Sounds like the beginning to a very bad joke.
A populist starts with the heart, a progressive with the head. A populist commands endearing loyalty that cannot always be rationalised, although people will try to do so - almost like faith based organisations. Progressives demand evaluation and outcomes.
A progressive, if they can break through the noise, will get the support of so-called valence voters, the ones who make a judgement based on common sense rather than ideological positioning. But when that feels a bit like hard work, the valence voters will take a short cut and will choose a leader who just looks as if they are competent.
(As an example of a valence voter, I know a former headteacher who says that she wouldn't vote for anyone who looks as if they couldn't organise a cake and sweet stall.)
The problem with progressives, however, is that they have a tendency to get so involved in the technocratic detail of policy making that they forget the need to inspire and lead. Policy wonks love to commission research and evaluation and bring together the evidence of what works, creating ten point plans of what needs to be done. But the idea of issuing a rallying cry for change that sparks a public debate can feel terrifying. Stay in the EU for the sake of our banks and the wider economy?

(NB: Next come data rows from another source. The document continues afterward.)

--- src/rtl/pipe_pkg.sv ---
// rtl/pipe_pkg.sv - shared stage indices, FSM encoding and flush constant for pipeline_ctrl
package pipe_pkg;

    localparam int NUM_STG = 6;

    localparam int STG_PC  = 0;
    localparam int STG_IF  = 1;
    localparam int STG_ID  = 2;
    localparam int STG_EX  = 3;
    localparam int STG_MEM = 4;
    localparam int STG_WB  = 5;

    typedef enum logic [1:0] {
        RUN      = 2'd0,
        DRAIN    = 2'd1,
        REDIRECT = 2'd2
    } ctrl_state_e;

    // Everything downstream of the PC register is squashed on an exception.
    localparam logic [NUM_STG-1:0] FLUSH_ALL  = 6'b111110;
    localparam logic [NUM_STG-1:0] STALL_NONE = 6'b000000;
    localparam logic [NUM_STG-1:0] STALL_PC   = 6'b000001;

    // Mask with every stage up to and including stg held.
    function automatic logic [NUM_STG-1:0] stall_upto(input int stg);
        logic [NUM_STG-1:0] m;
        m = '0;
        for (int i = 0; i < NUM_STG; i++) begin
            if (i <= stg) begin
                m[i] = 1'b1;
            end
        end
        return m;
    endfunction

endpackage

--- src/rtl/stall_decode.sv ---
// rtl/stall_decode.sv - priority encoder from per-stage stall requests to a monotone stall mask
module stall_decode
    import pipe_pkg::*;
(
    input  logic               req_if,
    input  logic               req_id,
    input  logic               req_ex,
    input  logic               req_mem,
    output logic [NUM_STG-1:0] stall_mask
);

    // The furthest-downstream requester wins; holding a stage also holds everything before it.
    always_comb begin
        stall_mask = STALL_NONE;
        if (req_mem) begin
            stall_mask = stall_upto(STG_MEM);
        end else if (req_ex) begin
            stall_mask = stall_upto(STG_EX);
        end else if (req_id) begin
            stall_mask = stall_upto(STG_ID);
        end else if (req_if) begin
            stall_mask = stall_upto(STG_IF);
        end
    end

endmodule

--- src/rtl/pipeline_ctrl.sv ---
// rtl/pipeline_ctrl.sv - pipeline stall/flush generator with exception redirect sequencing
module pipeline_ctrl
    import pipe_pkg::*;
#(
    parameter int ADDR_W = 32,
    parameter int CNT_W  = 32
) (
    input  logic               clk,
    input  logic               rst,
    input  logic               req_if,
    input  logic               req_id,
    input  logic               req_ex,
    input  logic               req_mem,
    input  logic               if_busy,
    input  logic               exc_valid,
    input  logic [ADDR_W-1:0]  exc_target,
    output logic [NUM_STG-1:0] stall,
    output logic [NUM_STG-1:0] flush,
    output logic               pc_redirect_valid,
    output logic [ADDR_W-1:0]  pc_redirect_target,
    output logic               fetch_discard,
    output logic [CNT_W-1:0]   stall_cycles
);

    ctrl_state_e        state_q, state_d;
    logic [ADDR_W-1:0]  tgt_q, tgt_d;
    logic [CNT_W-1:0]   cnt_q, cnt_d;
    logic [NUM_STG-1:0] dec_stall;

    stall_decode u_stall_decode (
        .req_if     (req_if),
        .req_id     (req_id),
        .req_ex     (req_ex),
        .req_mem    (req_mem),
        .stall_mask (dec_stall)
    );

    // Next-state, redirect target latch and per-cycle stall/flush outputs.
    always_comb begin
        state_d            = state_q;
        tgt_d              = tgt_q;
        stall              = STALL_NONE;
        flush              = STALL_NONE;
        pc_redirect_valid  = 1'b0;
        pc_redirect_target = tgt_q;
        fetch_discard      = 1'b0;

        case (state_q)
            RUN: begin
                if (exc_valid) begin
                    // Exception overrides all stall requests and squashes younger stages.
                    flush              = FLUSH_ALL;
                    tgt_d              = exc_target;
                    pc_redirect_target = exc_target;
                    if (if_busy) begin
                        state_d = DRAIN;
                    end else begin
                        pc_redirect_valid = 1'b1;
                    end
                end else begin
                    stall = dec_stall;
                end
            end
            DRAIN: begin
                // Hold the PC and throw away the in-flight fetch until the bus goes idle.
                stall         = STALL_PC;
                flush         = FLUSH_ALL;
                fetch_discard = 1'b1;
                if (!if_busy) begin
                    state_d = REDIRECT;
                end
            end
            REDIRECT: begin
                flush             = FLUSH_ALL;
                pc_redirect_valid = 1'b1;
                state_d           = RUN;
            end
            default: begin
                state_d = RUN;
            end
        endcase

        if (rst) begin
            stall             = STALL_NONE;
            flush             = FLUSH_ALL;
            pc_redirect_valid = 1'b0;
            fetch_discard     = 1'b0;
        end
    end

    // Count every cycle in which the pipeline is held or draining; wraps naturally.
    always_comb begin
        cnt_d = cnt_q;
        if ((stall != STALL_NONE) || (state_q == DRAIN)) begin
            cnt_d = cnt_q + CNT_W'(1);
        end
    end

    // State, target and counter registers.
    always_ff @(posedge clk) begin
        if (rst) begin
            state_q <= RUN;
            tgt_q   <= '0;
            cnt_q   <= '0;
        end else begin
            state_q <= state_d;
            tgt_q   <= tgt_d;
            cnt_q   <= cnt_d;
        end
    end

    assign stall_cycles = cnt_q;

endmodule
--- config.mk ---
export PLATFORM = sky130hd
export DESIGN_NAME = pipeline_ctrl
export DESIGN_NICKNAME = d
export VERILOG_FILES = /design/src/rtl/pipe_pkg.sv /design/src/rtl/stall_decode.sv /design/src/rtl/pipeline_ctrl.sv
export SDC_FILE = /design/constraint.sdc
export NUM_CORES = 1
export LEC_CHECK = 0
export ABC_AREA = 0
export CAP_MARGIN = 20
export CORE_MARGIN = 2
export CORE_UTILIZATION = 40
export CTS_CLUSTER_DIAMETER = 100
export DETAILED_ROUTE_END_ITERATION = 6
export MAX_ROUTING_LAYER = met4
export PLACE_DENSITY = 0.84
export SLEW_MARGIN = 15
export SYNTH_ARGS = -nofsm -noshare
export SYNTH_HDL_FRONTEND = slang
export SYNTH_HIERARCHICAL = 1
export SYNTH_SLANG_ARGS = --single-unit
--- constraint.sdc ---
create_clock -name clk -period 3.35 [get_ports clk]
set_input_delay 0.67 -clock clk [delete_from_list [all_inputs] [get_ports clk]]
set_output_delay 0.67 -clock clk [all_outputs]
set_load 0.05 [all_outputs]
==> results of run 1 <==
[synthesized netlist by cell type, types with 2 or more instances]
cell type                   instances
sky130_fd_sc_hd__nand3_1           13
sky130_fd_sc_hd__or4_1              2
sky130_fd_sc_hd__nor2b_1           34
sky130_fd_sc_hd__mux2_2            33
sky130_fd_sc_hd__a211oi_1          10
sky130_fd_sc_hd__and3_1             3
sky130_fd_sc_hd__nor3b_2            2
sky130_fd_sc_hd__conb_1             2
sky130_fd_sc_hd__a2111oi_2          4
sky130_fd_sc_hd__nand4_1            8
sky130_fd_sc_hd__xnor2_1           28
sky130_fd_sc_hd__a2111oi_4          3
sky130_fd_sc_hd__a2111oi_0          7
sky130_fd_sc_hd__nor2_1            37
sky130_fd_sc_hd__clkbuf_1          12
sky130_fd_sc_hd__mux2i_1            3
sky130_fd_sc_hd__buf_2              2
sky130_fd_sc_hd__buf_4              8
sky130_fd_sc_hd__dfxtp_1           66
sky130_fd_sc_hd__ha_1               7
sky130_fd_sc_hd__and2_1             7
sky130_fd_sc_hd__and4_1             3
sky130_fd_sc_hd__a21oi_1            9
sky130_fd_sc_hd__inv_1              8
sky130_fd_sc_hd__buf_1              5
sky130_fd_sc_hd__nand2_1           15
[layer usage]
metal	track usage (%)	part of all wire (%)	vias up	routed length (um)
met5	-	0	-	0
met3	4.822	6.0	6	455
met1	19.81	42	1330	3188
li1	-	-	1383	-
met4	5.918	0.92	0	70
met2	31.26	51	102	3930
[kinds of logic (layout without fill, tap and decap cells)]
family | count (synthesis) | in the layout | share of synthesized area, %
XOR/XNOR | 28 | 28 | 7.399
AO/OA/AOI/OAI | 38 | 38 | 10.87
adder cells (fa/ha/maj) | 7 | 7 | 2.642
flip-flops | 66 | 66 | 39.86
buffers and inverters | 36 | 145 | 5.285
multiplexers | 36 | 36 | 12.12
AND/OR/NAND/NOR | 132 | 132 | 21.59
other | 2 | 2 | 0.2266
[power by group]
part / internal [W] / switching, W / total (W) / leakage [nW]
combinational: 0.000439 / 0.000802 / 0.00124 / 1.06
sequential: 0.000852 / 0.0000383 / 0.000890 / 0.538
clock: 0.000536 / 0.000315 / 0.000851 / 0.123
total: 0.00183 / 0.00116 / 0.00298 / 1.72
[registers in the layout, summed over array words and instances (netlist names)]
register	cells
state_q	2
tgt_q	32
stall_cycles	32
[per-stage QoR]
stage | total power (W) | instances | setup WS (ns) | area [sq um] | hold WS [ns]
4_1_cts | 0.003003 | 559 | 0.4292 | 4678 | 0.5401
2_1_floorplan | 0.001816 | 345 | 0.5465 | 3314 | 0.5175
3_3_place_gp | 0.002131 | 543 | 0.1021 | 4425 | 0.5153
6_report | 0.002983 | 559 | 0.4242 | 4678 | 0.5462
3_5_place_dp | 0.002152 | 543 | 0.06875 | 4425 | 0.5300
5_1_grt | 0.003107 | 559 | 0.3443 | 4678 | 0.5719
[layout make-up]
type	instances	area, sq um
clock buffers	12	155.1
flip-flops and latches	66	1321
clock inverters	4	97.59
multi-input cells	243	1822
fillers	697	3456
well taps	105	131.4
repair buffers	121	1121
inverters	8	30.03
[worst min-delay path, stage by stage (launching register included)]
cell,delay (ns)
sky130_fd_sc_hd__dfxtp_1,0.35
sky130_fd_sc_hd__nand2b_1,0.08
sky130_fd_sc_hd__o21ai_0,0.07
[how the worst max path moves through the flow]
stage | startpoint | endpoint | slack [ns] | cells after the start
final | req_mem | stall[0] | 0.42 | 6
after global routing | req_mem | stall[0] | 0.34 | 6
after CTS | req_mem | stall[0] | 0.43 | 6
after detailed placement | req_mem | stall_cycles[31] | 0.07 | 8
after global placement | req_mem | stall_cycles[31] | 0.10 | 8
after floorplan | req_if | stall_cycles[24] | 0.55 | 8
==> impl_metrics.sql, run 1 <==
INSERT INTO impl_metrics (metric_group, metric, value, unit) VALUES
('routing', 'drcViolationCount', '0', ''),
('logic_synthesis', 'synth.area.top_cells', 'sky130_fd_sc_hd__dfxtp_1 40%, sky130_fd_sc_hd__mux2_2 11%, sky130_fd_sc_hd__xnor2_1 7.4%', ''),
('timing', 'max_freq', '341.8', 'MHz'),
('flow_run', 'drv.max_cap_violation_count', '0', ''),
('outcome', 'status', 'finished clean', ''),
('cells_and_area', 'final_layout_size_suffix_gt1_share', '24.67', '%'),
('hold_path', 'timing.hold.worst_endpoint', 'stall_cycles[29]', ''),
('worst_setup_path', 'kind_of_cell_with_the_highest_combined_delay_on_the_critical_path', 'buffers and inverters', ''),
('global_route', 'gr-usage-all-layers', '17.91', '%'),
('logic_synthesis', 'synth-seq-area-share', '39.86', '%'),
('cts', 'cts_buffers', '9', ''),
('place', 'gp_congestion', '0.8859', ''),
('cells_and_area', 'commonest_non_fill_non_tap_cell_in_the_layout', 'sky130_fd_sc_hd__clkdlybuf4s50_1', ''),
('logic_synthesis', 'count_of_cell_types_in_the_netlist', '40', ''),
('cts', 'clock_insertion_delay_worst_skew', '0.35', 'ns'),
('worst_setup_path', 'crit-reg2reg-launch', 'stall_cycles[12]', ''),
('logic_synthesis', 'synth-seq-cells', '66', ''),
('timing', 'clock-skew-final', '0.01567', 'ns'),
('logic_synthesis', 'synth_top_area_share', '39.86', '%'),
('worst_setup_path', 'setup.reg_to_reg.worst_slack', '0.93', 'ns'),
('logic_synthesis', 'synthesis.nets', '392', ''),
('routing', 'length_of_the_first_detailed_routing_pass_in_iterations', '5', ''),
('hold_path', 'timing.hold.worst.class', 'register to register', ''),
('global_route', 'globalRoute.totalOverflow', '0', ''),
('worst_setup_path', 'critical_path_peak_fanout', '5', ''),
('logic_synthesis', 'synth.largest_area_cell', 'sky130_fd_sc_hd__dfxtp_1', ''),
('logic_synthesis', 'synth-edff-count', '0', ''),
('timing', 'worstMarginPinSlew', '0.6132', 'ns'),
('timing', 'layout_min_cycle_time', '2.926', 'ns'),
('timing', 'finalMaxSlewViolations', '0', ''),
('timing', 'fin_setup_tns', '0', 'ns'),
('cts', 'clock_transition_at_the_registers_of_the_reported_paths', '0.07', 'ns'),
('hold_path', 'min-delay-start', 'stall_cycles[29]', ''),
('power_and_ir_drop', 'cellPowerDensity', '637.6', 'mW/mm^2'),
('cts', 'cts_setup_buffers', '0', ''),
('power_and_ir_drop', 'leakage', '1.722', 'nW'),
('place', 'post-dp-hpwl', '5496', 'um'),
('cells_and_area', 'layout.nets', '496', ''),
('cells_and_area', 'num_antenna_cells', '0', ''),
('logic_synthesis', 'syn_area_per_cell', '9.607', 'sq um'),
('floorplan', 'floorplan.initialDensity', '40.75', '%'),
('worst_setup_path', 'timing.rr.end', 'stall_cycles[31]', ''),
('floorplan', 'die_height', '95.03', 'um'),
('worst_setup_path', 'type_of_element_capturing_the_critical_path', 'output port', ''),
('cts', 'cts_tree', 'yes', ''),
('timing', 'worst_slew_margin_rel', '58.07', '%'),
('worst_setup_path', 'critPathMaxStageDelay', '0.51', 'ns'),
('routing', 'vias', '2821', ''),
('floorplan', 'coreArea', '0.008134', 'sq mm'),
('cts', 'cts_root_buffer', 'sky130_fd_sc_hd__clkbuf_8', ''),
('global_route', 'grt_start_max_net_pins', '44', ''),
('worst_setup_path', 'crit_path_top_delay_cell', 'sky130_fd_sc_hd__or4_1', ''),
('cells_and_area', 'layout-area-overhead-vs-synth', '41.15', '%'),
('logic_synthesis', 'synth_warnings', '6', ''),
('timing', 'setup_viol', '0', ''),
('global_route', 'number_of_global_route_vias_before_repair', '2771', ''),
('cts', 'post_cts_resize_count', '0', ''),
('routing', 'wirelength', '7645', 'um'),
('cts', 'cts_max_level', '3', ''),
('global_route', 'grt_first_pass_wirelength', '12470', 'um'),
('floorplan', 'num_io_pins', '118', ''),
('routing', 'antenna_violating_nets_post_route', '0', ''),
('timing', 'final-hold-violation-count', '0', ''),
('worst_setup_path', 'cp_buf_inv_count', '3', ''),
('cells_and_area', 'final_cell_mix', '71 x sky130_fd_sc_hd__clkdlybuf4s50_1, 66 x sky130_fd_sc_hd__dfxtp_1, 46 x sky130_fd_sc_hd__buf_4', ''),
('floorplan', 'die_area', '0.009030', 'sq mm'),
('worst_setup_path', 'data_required_time_at_the_worst_endpoint', '2.68', 'ns'),
('worst_setup_path', 'critical_path_arrival', '2.26', 'ns'),
('power_and_ir_drop', 'vdd.ir_drop.worst', '0.4284', 'mV'),
('logic_synthesis', 'synth_top_flop_cell', 'sky130_fd_sc_hd__dfxtp_1', ''),
('routing', 'routedWlPerCell', '13.68', 'um');
No activity file was read; power rests on OpenSTA's default activity.
==> run 2: changes to the inputs <==
--- a/config.mk
+++ b/config.mk
@@ -12,7 +12,9 @@
 export CTS_CLUSTER_DIAMETER = 100
 export DETAILED_ROUTE_END_ITERATION = 6
 export MAX_ROUTING_LAYER = met4
-export PLACE_DENSITY = 0.84
+export PLACE_DENSITY = 0.86
+export SETUP_SLACK_MARGIN = 0.02
+export SKIP_LAST_GASP = 1
 export SLEW_MARGIN = 15
 export SYNTH_ARGS = -nofsm -noshare
 export SYNTH_HDL_FRONTEND = slang
==> constraint.sdc (replaced) <==
create_clock -name clk -period 2.5 [get_ports clk]
set_input_delay 0.5 -clock clk [delete_from_list [all_inputs] [get_ports clk]]
set_output_delay 0.5 -clock clk [all_outputs]
set_load 0.05 [all_outputs]
==> impl_metrics.sql, run 2 (synthesis gave the netlist of run 1 again) <==
INSERT INTO impl_metrics (metric_group, metric, value, unit) VALUES
('outcome', 'status', 'finished clean', ''),
('global_route', 'globalRoute.totalOverflow', '0', ''),
('worst_setup_path', 'setup.reg_to_reg.worst_slack', '0.26', 'ns'),
('cts', 'cts_buffers', '9', ''),
('worst_setup_path', 'cp_buf_inv_count', '3', ''),
('cells_and_area', 'layout.nets', '519', ''),
('worst_setup_path', 'worstPathCellList', 'inv_2 -> ha_4 -> nand2_2 -> bufbuf_16 -> mux2_2 -> buf_4', ''),
('global_route', 'antenna_found_initial', '0', ''),
('timing', 'worstMarginPinSlew', '0.5642', 'ns'),
('place', 'dp_slack', '-0.4877', 'ns'),
('cts', 'cts_tree', 'yes', ''),
('timing', 'final-hold-violation-count', '0', ''),
('cells_and_area', 'layout-area-overhead-vs-synth', '55.68', '%'),
('cts', 'clock_insertion_delay_worst_skew', '0.34', 'ns'),
('worst_setup_path', 'crit-reg2reg-launch', 'stall_cycles[14]', ''),
('routing', 'length_of_the_first_detailed_routing_pass_in_iterations', '4', ''),
('worst_setup_path', 'kind_of_cell_with_the_highest_combined_delay_on_the_critical_path', 'buffers and inverters', ''),
('place', 'port_buffers', '115', ''),
('power_and_ir_drop', 'vdd.ir_drop.worst', '0.5481', 'mV'),
('worst_setup_path', 'critical_setup_path_kind', 'register to output port', ''),
('cts', 'cts_max_level', '3', ''),
('worst_setup_path', 'data_required_time_at_the_worst_endpoint', '2.00', 'ns'),
('floorplan', 'die_area', '0.009030', 'sq mm'),
('routing', 'drt_iter0_drc', '145', ''),
('routing', 'routedWlPerCell', '15.04', 'um'),
('hold_path', 'timing.hold.worst_endpoint', 'stall_cycles[1]', ''),
('power_and_ir_drop', 'cellPowerDensity', '805.9', 'mW/mm^2'),
('cells_and_area', 'num_antenna_cells', '0', ''),
('cts', 'clock_sinks', '66', ''),
('hold_path', 'worstHoldPathCells', '2', ''),
('global_route', 'grt_first_pass_wirelength', '13990', 'um'),
('place', 'gp_congestion', '0.8509', ''),
('global_route', 'gr-usage-all-layers', '20.54', '%'),
('routing', 'drcViolationCount', '0', ''),
('floorplan', 'die_width', '95.03', 'um'),
('floorplan', 'rows', '33', ''),
('hold_path', 'min-delay-start', 'stall_cycles[1]', ''),
('timing', 'max_freq', '419.0', 'MHz'),
('worst_setup_path', 'type_of_element_capturing_the_critical_path', 'output port', ''),
('timing', 'setup_viol', '0', ''),
('flow_run', 'drv.max_cap_violation_count', '0', ''),
('timing', 'setup_slack', '0.1132', 'ns'),
('worst_setup_path', 'critical_path_peak_fanout', '16', ''),
('floorplan', 'coreArea', '0.008134', 'sq mm'),
('routing', 'vias', '2997', ''),
('worst_setup_path', 'critical_path_arrival', '1.89', 'ns'),
('hold_path', 'timing.hold.worst.class', 'register to register', ''),
('global_route', 'grt_start_max_net_pins', '46', ''),
('cells_and_area', 'commonest_non_fill_non_tap_cell_in_the_layout', 'sky130_fd_sc_hd__clkdlybuf4s50_1', ''),
('worst_setup_path', 'crit_path_top_delay_cell', 'sky130_fd_sc_hd__dfxtp_2', ''),
('global_route', 'number_of_global_route_vias_before_repair', '2939', ''),
('routing', 'drt-vias-per-instance', '5.149', ''),
('worst_setup_path', 'critPathMaxStageDelay', '0.36', 'ns'),
('cts', 'buffer_depth_of_the_longest_clock_path', '2', ''),
('routing', 'antenna_violating_nets_post_route', '0', ''),
('floorplan', 'die_height', '95.03', 'um'),
('cells_and_area', 'final_cell_mix', '65 x sky130_fd_sc_hd__clkdlybuf4s50_1, 64 x sky130_fd_sc_hd__dfxtp_1, 52 x sky130_fd_sc_hd__buf_4', ''),
('worst_setup_path', 'r2r_cells', '5', ''),
('routing', 'wirelength', '8752', 'um'),
('timing', 'rsz0062_at_grt', 'no', ''),
('cts', 'clock_transition_at_the_registers_of_the_reported_paths', '0.08', 'ns'),
('cells_and_area', 'final_layout_size_suffix_gt1_share', '33.75', '%'),
('cts', 'cts_root_buffer', 'sky130_fd_sc_hd__clkbuf_8', ''),
('floorplan', 'floorplan.initialDensity', '40.75', '%'),
('timing', 'timing.final.crit_share', '95.47', '%'),
('place', 'post-dp-hpwl', '6183', 'um'),
('worst_setup_path', 'cp-startpoint', 'state_q[1]', ''),
('power_and_ir_drop', 'design_power_total', '0.004159', 'W'),
('floorplan', 'num_io_pins', '118', ''),
('timing', 'layout_min_cycle_time', '2.387', 'ns'),
('worst_setup_path', 'critical_path.startpoint_type', 'register', ''),
('timing', 'clock-skew-final', '0.006901', 'ns'),
('timing', 'finalMaxSlewViolations', '0', ''),
('timing', 'worst_slew_margin_rel', '62.28', '%'),
('worst_setup_path', 'timing.rr.end', 'stall_cycles[31]', ''),
('power_and_ir_drop', 'leakage', '1.918', 'nW');
## run 2: cell types whose count changed in the layout (fill, tap and decap cells not counted), moves of 5 or more
cell,before,now
sky130_fd_sc_hd__buf_12,3,18
sky130_fd_sc_hd__a2111oi_2,4,9
sky130_fd_sc_hd__a2111oi_0,7,0
sky130_fd_sc_hd__buf_4,46,52
sky130_fd_sc_hd__clkdlybuf4s50_1,71,65
## run 2: layer usage
layer / vias to the layer above / track usage (%) / wire, um
met5: - / - / 0
met4: 0 / 5.918 / 133
met3: 15 / 6.877 / 550
met2: 120 / 35.28 / 4519
met1: 1424 / 22.74 / 3549
li1: 1438 / - / -
## run 2: power breakdown
group | internal (W) | switching (W) | leakage [nW] | total, W
clock network | 0.000493 | 0.000429 | 0.0962 | 0.000923
registers | 0.00115 | 0.0000469 | 0.539 | 0.00119
logic | 0.000849 | 0.00119 | 1.28 | 0.00204
## run 2: stage by stage
stage                     instances  TNS (ns)  utilization [%]  instance area, sq um  hold slack [ns]
after global placement          560    -12.07            59.28                  4822           0.4954
final                           582         0            63.44                  5160           0.5295
after global routing            582         0            63.44                  5160           0.5572
after CTS                       582         0            63.14                  5136           0.5317
after detailed placement        560    -13.61            59.28                  4822           0.5214
after floorplan                 345    -1.264                -                  3420           0.5175
## run 2: worst max-delay path by stage
stage                        endpoint  slack [ns]  depth (start not counted)
3_5_place_dp         stall_cycles[31]       -0.49                          8
6_report       pc_redirect_target[22]        0.11                          6
4_1_cts        pc_redirect_target[25]       0.009                          6
2_1_floorplan        stall_cycles[31]       -0.06                          7
3_3_place_gp         stall_cycles[31]       -0.45                          8
5_1_grt         pc_redirect_target[1]        0.02                          6
## run 2: what timing repair did
item | in CTS | in global routing
gates resized for setup | 13 | 13
setup endpoints to repair | 64 | 66
setup buffers | 4 | 0
hold buffers | 0 | 0
pin swaps | 10 | 4
gates cloned | 2 | 0
## run 2: worst min-delay path, stage by stage (launching register included)
cell                      delay, ns
sky130_fd_sc_hd__dfxtp_1       0.35
sky130_fd_sc_hd__nand3_1       0.08
sky130_fd_sc_hd__a21oi_1       0.06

Populists, on the other hand, love the tub-thumping speech, and understand intuitively the issues of emotion and principle that will get people's attention and the causes that will command support. The problem with populists is that working out the policy detail feels boring by comparison. And - worse - the issues they identify may not be technically feasible to deliver. Leave the EU to get control of £350m to invest in the NHS?
For those of us on the centre-left, the dream ticket is to find a progressive thinker who is also a born communicator. Bill Clinton? Then a case for change can not only be made but also be implemented and - most crucially - it will work and achieve demonstrable outcomes.
A good first start is understanding where the public will give permission for action. There's no point using up political capital to argue for change if hearts cannot be won. Redistributive taxation is a good example: Gordon Brown managed to find popular support to raise national insurance contributions to pay for the NHS - despite national insurance supposedly being for social security, and a fairly regressive tax - but politicians approach the issue of housing taxation at their peril, whatever its technical merits. Banning smoking in public places came at the right time; banning fox hunting less so.
So while we may want our politicians to lead from the front, those who achieve the most change are often those that understand where the population has moved, and then claim the popularity that comes from following on behind with the necessary legislation.
The challenge for progressives is to seek the future-focused issues where the time for government action has now come. Get it wrong, and the territory will be ceded to the populists who play on more base emotions and achieve less - leaving the progressives on the sidelines looking like they are the ones who are the joke.